Cllr Henderson welcomed the “room for manoeuvre” to free-up the cash as care has been earmarked a priority area for the authority.
“This will very much go to care at home – carers going into people’s homes to support people living as independently as possible,” said Cllr Henderson.
“Our contractual providers have difficulty meeting demand. They have difficulty recruiting and maintaining staff – competitive pay is likely to be one for them.”
Better working conditions including sick pay and training for staff working for outsourcing firms are also essential to help keep carers, said Cllr Henderson.
“An increase in the living wage means for people in hospitality and retail, their pay rates have improved slightly compared to the care sector,” he added.
One of the top priorities is to reduce the number of elderly kept in hospital because no home care package is available – currently standing at around 170 a month.
“People are ending up in hospital who don’t need to be there,” said Cllr Henderson. “If we can get them out quickly enough for a normal life, still as independent as possible, that’s the holy grail.”
But for some of those with more advanced dementia, a new £10m council-run care home will be built.
“Sometimes care homes are not able to take in people in advanced stages of dementia. Someone with advanced stages sitting at home simply cannot be looked after – they need to be in a residential setting.”
Another top target is the 1,700 elderly in the community currently waiting for a care assessment.
Writing in today’s paper, Cllr Henderson labels the current care package from the Scottish Government, the “lowest since devolution”.
He added: “There’s been pressure for a number of years and we continue to feel that pressure to make cuts.
“It’s tough for the frontline people working in services. There’s increased demand from all these demographic pressures.
“We need to find ways of keeping the argument for more resources and we’ll keep making that argument. In the meantime, we need to get on tackling it with the money allocated.”
Throwing extra cash at the problem will never “in itself” solve the crisis, said Cllr Henderson, while he “suspects there will remain challenges for some years to come.”
There were also issues to be addressed in numbers of GPs, mental health provision and help for those with learning difficulties, he added.
The Greens, meanwhile, have come up with plans for a one-off extra pot of £500,000, on top of the additional £4m, from an emergency fund. This money would be used to better develop plans for patients to decide their own care package, paid for and approved by the council.
The Greens’ Melanie Main said: “The priority has to be to create Health and Social Care services fit for the 21st century.
“But real change is always challenging, so Greens have put an additional one-off £500,000 into Green budget to lead that change – making it easy for families to have a real say and choice over the care they receive.”
Of using interns to deliver care, Cllr Main added: “There is a shortage of care staff now but there is also a shortage of training placements for courses.

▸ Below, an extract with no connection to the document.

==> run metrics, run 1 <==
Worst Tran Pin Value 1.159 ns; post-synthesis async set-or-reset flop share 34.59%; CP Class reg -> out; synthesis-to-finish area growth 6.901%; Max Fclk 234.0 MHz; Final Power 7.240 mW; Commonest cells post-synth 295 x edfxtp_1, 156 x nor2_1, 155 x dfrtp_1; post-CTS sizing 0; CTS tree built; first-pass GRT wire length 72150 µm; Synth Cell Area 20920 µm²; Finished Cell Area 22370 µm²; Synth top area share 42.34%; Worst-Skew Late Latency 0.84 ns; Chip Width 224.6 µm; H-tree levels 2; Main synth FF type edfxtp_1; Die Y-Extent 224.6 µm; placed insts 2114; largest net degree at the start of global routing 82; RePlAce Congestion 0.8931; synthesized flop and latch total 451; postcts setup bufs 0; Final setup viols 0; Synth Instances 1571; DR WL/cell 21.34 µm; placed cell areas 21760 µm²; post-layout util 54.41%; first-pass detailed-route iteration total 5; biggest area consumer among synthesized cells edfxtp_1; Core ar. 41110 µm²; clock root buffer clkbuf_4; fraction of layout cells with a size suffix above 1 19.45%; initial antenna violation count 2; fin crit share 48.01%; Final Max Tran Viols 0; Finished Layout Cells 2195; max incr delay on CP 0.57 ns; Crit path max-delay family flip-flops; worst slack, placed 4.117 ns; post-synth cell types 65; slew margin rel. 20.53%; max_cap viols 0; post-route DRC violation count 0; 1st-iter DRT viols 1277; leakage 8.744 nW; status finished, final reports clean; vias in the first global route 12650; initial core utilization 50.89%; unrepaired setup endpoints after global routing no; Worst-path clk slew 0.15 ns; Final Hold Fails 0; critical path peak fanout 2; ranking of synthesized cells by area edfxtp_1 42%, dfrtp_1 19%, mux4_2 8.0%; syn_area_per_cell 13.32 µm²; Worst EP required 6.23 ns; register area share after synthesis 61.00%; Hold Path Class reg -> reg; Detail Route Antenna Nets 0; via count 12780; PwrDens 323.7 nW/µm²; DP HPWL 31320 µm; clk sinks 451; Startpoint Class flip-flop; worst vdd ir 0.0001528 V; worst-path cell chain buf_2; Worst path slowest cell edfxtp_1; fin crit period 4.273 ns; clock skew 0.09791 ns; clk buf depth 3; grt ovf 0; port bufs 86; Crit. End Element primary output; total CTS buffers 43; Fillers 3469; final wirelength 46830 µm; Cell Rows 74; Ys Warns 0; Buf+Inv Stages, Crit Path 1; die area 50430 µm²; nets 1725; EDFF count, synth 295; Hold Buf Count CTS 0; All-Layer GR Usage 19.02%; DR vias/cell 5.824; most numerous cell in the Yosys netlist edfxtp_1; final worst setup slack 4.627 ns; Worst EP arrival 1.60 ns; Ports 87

“Universities and care providers need to work together, making sure internships are properly funded and supervised to give students the confidence that the caring profession is the right one for them.”

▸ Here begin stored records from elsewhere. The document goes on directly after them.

### src/source/sqrt_pkg.sv
`default_nettype none

package sqrt_pkg;

    parameter int DATA_W = 32; // operand, root and AXI data width.
    parameter int SLOT_W = 4;
    parameter int ADDR_W = 12;
    parameter int NUM_SLOTS = 1 << SLOT_W;

    parameter logic [ADDR_W-1:0] STATUS_ADDR = 12'h000;
    parameter logic [ADDR_W-1:0] SLOT_BASE = 12'h100; // slot s lives at SLOT_BASE + 4*s.

    parameter logic [1:0] RESP_OKAY = 2'b00;

    typedef struct packed {
        logic              awvalid;
        logic [ADDR_W-1:0] awaddr;
        logic              wvalid;
        logic [DATA_W-1:0] wdata;
        logic              bready;
        logic              arvalid;
        logic [ADDR_W-1:0] araddr;
        logic              rready;
    } axil_req_t;

    typedef struct packed {
        logic              awready;
        logic              wready;
        logic              bvalid;
        logic [1:0]        bresp;
        logic              arready;
        logic              rvalid;
        logic [DATA_W-1:0] rdata;
        logic [1:0]        rresp;
    } axil_rsp_t;

    typedef struct packed {
        logic [SLOT_W-1:0] slot;
        logic [DATA_W-1:0] operand; // unsigned Q16.16 value.
    } job_t;

    typedef struct packed {
        logic [SLOT_W-1:0] slot;
        logic [DATA_W-1:0] root;
    } result_t;

endpackage

`default_nettype wire

### src/source/axil_regs.sv
`timescale 1ns/1ps
`default_nettype none

module axil_regs #(
    parameter int NUM_ENGINES = 2
) (
    input  wire logic                             clk,
    input  wire logic                             rst_n,
    input  wire sqrt_pkg::axil_req_t              axil_req,
    output sqrt_pkg::axil_rsp_t                   axil_rsp,
    input  wire logic [NUM_ENGINES-1:0]           busy,
    output logic [NUM_ENGINES-1:0]                go,
    output sqrt_pkg::job_t                        job,
    output logic                                  clear,
    output logic [sqrt_pkg::SLOT_W-1:0]           clear_slot,
    output logic [sqrt_pkg::SLOT_W-1:0]           rd_slot,
    input  wire logic [sqrt_pkg::DATA_W-1:0]      rd_root,
    input  wire logic [sqrt_pkg::NUM_SLOTS-1:0]   valid_mask
);
    localparam int AW = sqrt_pkg::ADDR_W;
    localparam int SW = sqrt_pkg::SLOT_W;
    localparam logic [AW-1:0] SLOT_BASE = sqrt_pkg::SLOT_BASE;

    sqrt_pkg::job_t               job_q;
    logic                         wr_pend, wr_hit, wr_hit_q, wr_accept, bvalid_q;
    logic                         rd_pend, rd_status_q, rd_accept, rvalid_q;
    logic [sqrt_pkg::DATA_W-1:0]  rdata_q, status_word;
    logic [NUM_ENGINES-1:0]       first_idle;

    // the lowest-indexed idle engine takes the next job.
    always_comb begin
        first_idle = '0;
        for (int i = NUM_ENGINES - 1; i >= 0; i--) begin
            if (!busy[i]) begin
                first_idle = '0;
                first_idle[i] = 1'b1;
            end
        end
    end

    // one write in flight at a time, and only while some engine can take it.
    assign wr_accept = axil_req.awvalid && axil_req.wvalid && !(&busy) &&
                       !wr_pend && !bvalid_q;
    assign wr_hit = (axil_req.awaddr[AW-1:SW+2] == SLOT_BASE[AW-1:SW+2]);

    always_ff @(posedge clk) begin
        if (!rst_n) begin
            wr_pend <= 1'b0;
            bvalid_q <= 1'b0;
        end else begin
            wr_pend <= wr_accept;
            if (wr_pend) bvalid_q <= 1'b1;
            else if (axil_req.bready) bvalid_q <= 1'b0;
        end
    end

    always_ff @(posedge clk) begin
        if (wr_accept) begin
            job_q.slot <= axil_req.awaddr[SW+1:2];
            job_q.operand <= axil_req.wdata;
            wr_hit_q <= wr_hit;
        end
    end

    assign go = (wr_pend && wr_hit_q) ? first_idle : '0;
    assign clear = wr_pend && wr_hit_q; // a resubmitted slot loses its old root.
    assign clear_slot = job_q.slot;
    assign job = job_q;

    assign rd_accept = axil_req.arvalid && !rd_pend && !rvalid_q;
    assign rd_slot = axil_req.araddr[SW+1:2]; // the memory answers in the next cycle.

    always_comb begin
        status_word = '0;
        status_word[sqrt_pkg::NUM_SLOTS-1:0] = valid_mask;
        status_word[sqrt_pkg::NUM_SLOTS +: NUM_ENGINES] = busy;
    end

    always_ff @(posedge clk) begin
        if (!rst_n) begin
            rd_pend <= 1'b0;
            rvalid_q <= 1'b0;
        end else begin
            rd_pend <= rd_accept;
            if (rd_pend) rvalid_q <= 1'b1;
            else if (axil_req.rready) rvalid_q <= 1'b0;
        end
    end

    always_ff @(posedge clk) begin
        if (rd_accept) rd_status_q <= (axil_req.araddr == sqrt_pkg::STATUS_ADDR);
        if (rd_pend) rdata_q <= rd_status_q ? status_word : rd_root;
    end

    always_comb begin
        axil_rsp.awready = wr_accept;
        axil_rsp.wready = wr_accept;
        axil_rsp.bvalid = bvalid_q;
        axil_rsp.bresp = sqrt_pkg::RESP_OKAY;
        axil_rsp.arready = rd_accept;
        axil_rsp.rvalid = rvalid_q;
        axil_rsp.rdata = rdata_q;
        axil_rsp.rresp = sqrt_pkg::RESP_OKAY;
    end

endmodule

`default_nettype wire

### config.mk
export PLATFORM = sky130hd
export DESIGN_NAME = axil_regs
export DESIGN_NICKNAME = d
export VERILOG_FILES = /design/src/source/sqrt_pkg.sv /design/src/source/axil_regs.sv
export SDC_FILE = /design/constraint.sdc
export NUM_CORES = 1
export LEC_CHECK = 0
export ABC_AREA = 1
export BUFFER_PORTS_ARGS = -buffer_cell sky130_fd_sc_hd__buf_2
export CAP_MARGIN = 20
export CORE_AREA = 2 2 95 97
export DETAILED_ROUTE_END_ITERATION = 10
export DIE_AREA = 0 0 97 99
export GPL_ROUTABILITY_DRIVEN = 1
export PLACE_DENSITY = 0.79
export SLEW_MARGIN = 20
export SYNTH_ARGS = -nofsm -noshare
export SYNTH_HDL_FRONTEND = slang
export SYNTH_SLANG_ARGS = --single-unit
### constraint.sdc
create_clock -name clk -period 1.75 [get_ports clk]
set_input_delay 0.2625 -clock clk [delete_from_list [all_inputs] [get_ports clk]]
set_output_delay 0.2625 -clock clk [all_outputs]
set_load 0.005 [all_outputs]
Word-level counts from Yosys, hierarchy flattened --
Index checks and enable logic that the tools add are counted.
Word-level totals: input port bits 113, memories 0, memory bits (writable) 0, bits in latches 0, register bits 74, memory bits (read-only) 0
Cells by class: shift operators 0, order comparisons 0, div/mod/pow operators 0, bitwise operators 0, multiply operators 0, equal/unequal tests 1, reduce and logical (&&, ||, !) cells 16, add/subtract/negate cells 0, muxes and demuxes 8
Operators by type and width (number):
- 18-bit 2-to-1 mux | 1
- 12-bit logical NOT | 1
- 1-bit logical AND | 7
- 6-bit by 3-bit == test with 1-bit output, second input constant | 1
- 2-bit 2-to-1 mux | 3
- 1-bit logical NOT | 5
- 1-bit 2-to-1 mux | 4
- 2-bit nonzero test | 2
- 2-bit AND reduction | 1

Longest topological paths before layout --
depth in word-level cells 5, mapped depth 5, gate-level depth less buffers 5

Least setup slack after synthesis --
Ideal clock, no wire load.
path type register to output, start register bvalid_q, end output port axil_rsp[39] in the netlist's numbering, cell stages (with the launch flop) 5, data arrival time 1473 ps, data required time 1487 ps, setup slack 15 ps, buffers on the path 1, path through dfxtp_1 inv_1 nand4_1 inv_1 buf_4
Between the ends: longest elaborated chain between the ends 2
RTL lines:
- start: declaration | line axil_regs.sv:25 | logic wr_pend, wr_hit, wr_hit_q, wr_accept, bvalid_q;
- start signal: assignment | line axil_regs.sv:49 | bvalid_q <= 1'b0;
- start signal: assignment | line axil_regs.sv:52 | if (wr_pend) bvalid_q <= 1'b1;
- start signal: assignment | line axil_regs.sv:53 | else if (axil_req.bready) bvalid_q <= 1'b0;
- 1-bit logical NOT | line axil_regs.sv:43 | !wr_pend && !bvalid_q;
- 1-bit logical AND | line axil_regs.sv:43
- end: declaration | line axil_regs.sv:10 | output sqrt_pkg::axil_rsp_t axil_rsp,
Every way passes these cells.

==> metrics.txt <==
Critical Path End Type=primary output; Synth Warn #=0; synthesized area per cell=15.29 µm²; Inst Count DP=477; total of max-cap violations=0; Die X=97 µm; clock buffer depth=2; leakage=1.960 nW; RePlAce Congestion=0.7007; vias in the first global route=2077; Total GRT Usage=12.89%; final worst slack=0.1568 ns; Port Buffers=194; WP data arrival=1.33 ns; starting DRC count in detailed routing=51; num ports=201; Yosys cell types=15; final hold vios=0; share of layout cells above drive strength 1=59.64%; final setup violating endpoints=0; routed wire length per instance=12.87 µm; # nets final=493; largest net degree at the start of global routing=40; via/cell ratio=4.159; CTS tree=yes; Power Dens Cells=908.4 mW/mm²; die area=0.009603 mm²; worst path required time=1.49 ns; synthesis-to-layout area growth=40.44%; unrepaired setup endpoints after global routing=no; final instance area=0.004080 mm²; Seq cells post-synth=74; layout filler cell count=763; Die H=99 µm; fmax=0.6277 GHz; Sink Count=74; remaining antenna violation count=0; status=finished, final reports clean; post-CTS sizing=0; DR pass1 iterations=4; hold path start=axil_req[22]; H-tree levels=3; Startpoint Class=flip-flop; Core ar.=0.008551 mm²; Setup Skew=0.01108 ns; Antenna diodes=0; CP max FO=39; worst hold margin=0.09854 ns; sequential fraction of the synthesis area=75.11%; post-synth design cell area=0.002905 mm²; cells after synthesis=190; pre-CTS WS=0.4212 ns; Skew-Pair Late Insertion Delay=0.33 ns; via count=2046; max-slew violation count=0; Tcrit/Tclk final=91.04%; Final min period=1.593 ns; setup TNS=0 ns; total CTS buffers=9; most used cell along the critical path=inv_1; Cell Count, Final, Fillers Out=492; clock root buffer=clkbuf_8; first-pass GRT wire length=9.653 mm; # DRC=0; Congestion Overflow GR=0; Hold Buf Count CTS=0; initial antenna violation count=0; critical path class=reg -> out; detailed-route wire length=6.331 mm; hold crit path type=in -> reg; crit-path max cell delay=0.32 ns; post-DP HPWL=4.897 mm; DP Area=0.003889 mm²; peak supply drop=613.0 µV; postcts setup bufs=0; worst-path cell chain=inv_1 > nand4_1 > inv_1 > buf_12 > buf_2; CTS clk-pin slew, worst paths=0.08 ns; CP max stage cell=dfxtp_1; # rows=34; initial core utilization=33.98%; worst setup path startpoint=bvalid_q; RR Startpoint=rd_status_q
[where the power goes]
group	internal (mW)	total (mW)	switching, mW
logic	0.206	0.370	0.164
registers	2.03	2.05	0.0197
clock network	0.656	1.29	0.630
total	2.89	3.71	0.814
[stage by stage]
stage | util [%] | total power [mW]
after floorplan | - | 2.269
after global placement | 45.48 | 2.451
after detailed placement | 45.48 | 2.468
after CTS | 47.72 | 3.764
after global routing | 47.72 | 3.876
final | 47.72 | 3.706
[cells in the final DEF, fill, tap and decap left out]
master / count
buf_2: 194
edfxtp_1: 70
inv_1: 32
nor2_1: 29
mux2_4: 13
nand2_1: 10
clkbuf_8: 9
mux2_2: 4
conb_1: 4
dfxtp_1: 4
a21oi_1: 2
nor3_1: 2
clkinvlp_4: 2
buf_12: 2
nand4_1: 1
nand3_1: 1
bufinv_16: 1
inv_6: 1
clkinv_4: 1
clkinv_2: 1
buf_4: 1
[critical path, delay by kind of cell (launching register included)]
kind	cells	cell delay, ns
and+or+nand+nor	1	0.11
DFF	1	0.32
buffers and inverters	4	0.57
[sequential cells by signal, summed over array words and instances, names as in the netlist]
signal / cells
rd_status_q: 1
rvalid_q: 1
clear_slot: 4
wr_pend: 1
wr_hit_q: 1
bvalid_q: 1
job: 32
rdata_q: 32
rd_pend: 1
[kinds of logic after synthesis]
logic type / count (synthesis) / share of synthesized area, %
AO/OA/AOI/OAI: 2 / 0.3445
flip-flops: 74 / 75.11
buffers and inverters: 53 / 10.38
other: 1 / 0.1291
AND/OR/NAND/NOR: 43 / 5.771
multiplexers: 17 / 8.269
[cells in the mapped netlist]
| cell | n | share of area (%) |
|---|---|---|
| conb_1 | 1 | 0.13 |
| nor2_1 | 29 | 3.7 |
| mux2_2 | 4 | 1.6 |
| nand4_1 | 1 | 0.22 |
| nor3_1 | 2 | 0.34 |
| inv_1 | 32 | 4.1 |
| buf_4 | 17 | 4.4 |
| mux2_4 | 13 | 6.7 |
| a21oi_1 | 2 | 0.34 |
| dfxtp_1 | 4 | 2.8 |
| nand2_1 | 10 | 1.3 |
| buf_6 | 3 | 1.2 |
| nand3_1 | 1 | 0.17 |
| buf_12 | 1 | 0.69 |
| edfxtp_1 | 70 | 72 |
[area by class of cell]
type / count / area, µm² / share of cell area (%)
clock buffer: 9 / 123.9 / 3.036
clock inverter: 6 / 67.56 / 1.656
inverter: 32 / 120.1 / 2.944
multi-input combinational: 66 / 432.9 / 10.61
sequential: 74 / 2182 / 53.48
tap: 108 / 135.1 / 3.312
timing repair buffer: 197 / 1018 / 24.96
[routing by layer]
layer / up-vias / track usage, % / wire [µm]
met5: - / 0 / 0
met4: 0 / 5.200 / 61
met1: 948 / 14.13 / 2346
met2: 104 / 22.97 / 3484
li1: 990 / - / -
met3: 4 / 4.397 / 438
[final timing paths]
kind                  endpoint  slack, ns  cells past startpoint
setup reg to reg   rdata_q[13]       0.50                      2
hold / removal          job[7]        0.1                      1
setup / recovery  axil_rsp[39]       0.16                      5
hold reg to reg       bvalid_q       0.51                      2
No activity file was read; power rests on OpenSTA's default activity.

Tory shadow health secretary Miles Briggs welcomed the use of interns as one of “all possible options” to resolve the care crisis.
“The Scottish Government should be looking at all possible options, including new and innovative schemes, to encourage more people to work in social care and tackle the very serious recruitment crisis in the sector that is having such a massive impact on local services,” said Mr Briggs.
“A social care internship programme merits consideration and could be a good opportunity to give students studying relevant courses practical experience in the field.
“I hope the Scottish Government will agree to explore such a scheme with both colleges, universities and social care providers.”
Mr Briggs also expressed concerns that the Scottish Government-led drive to recruit child carers may deter people from working with the elderly.
“While investment in extra childcare is welcome, the Scottish Government’s announcement of a high profile campaign to recruit up to 11,000 people to work in childcare has left some care providers extremely concerned that school and college leavers who want to work in a caring role and who may have been considering careers in adult and elderly social care will now choose instead to work in childcare,” said Mr Briggs.
“The Scottish Government needs to address these concerns without delay and make social care an attractive career option for young people.”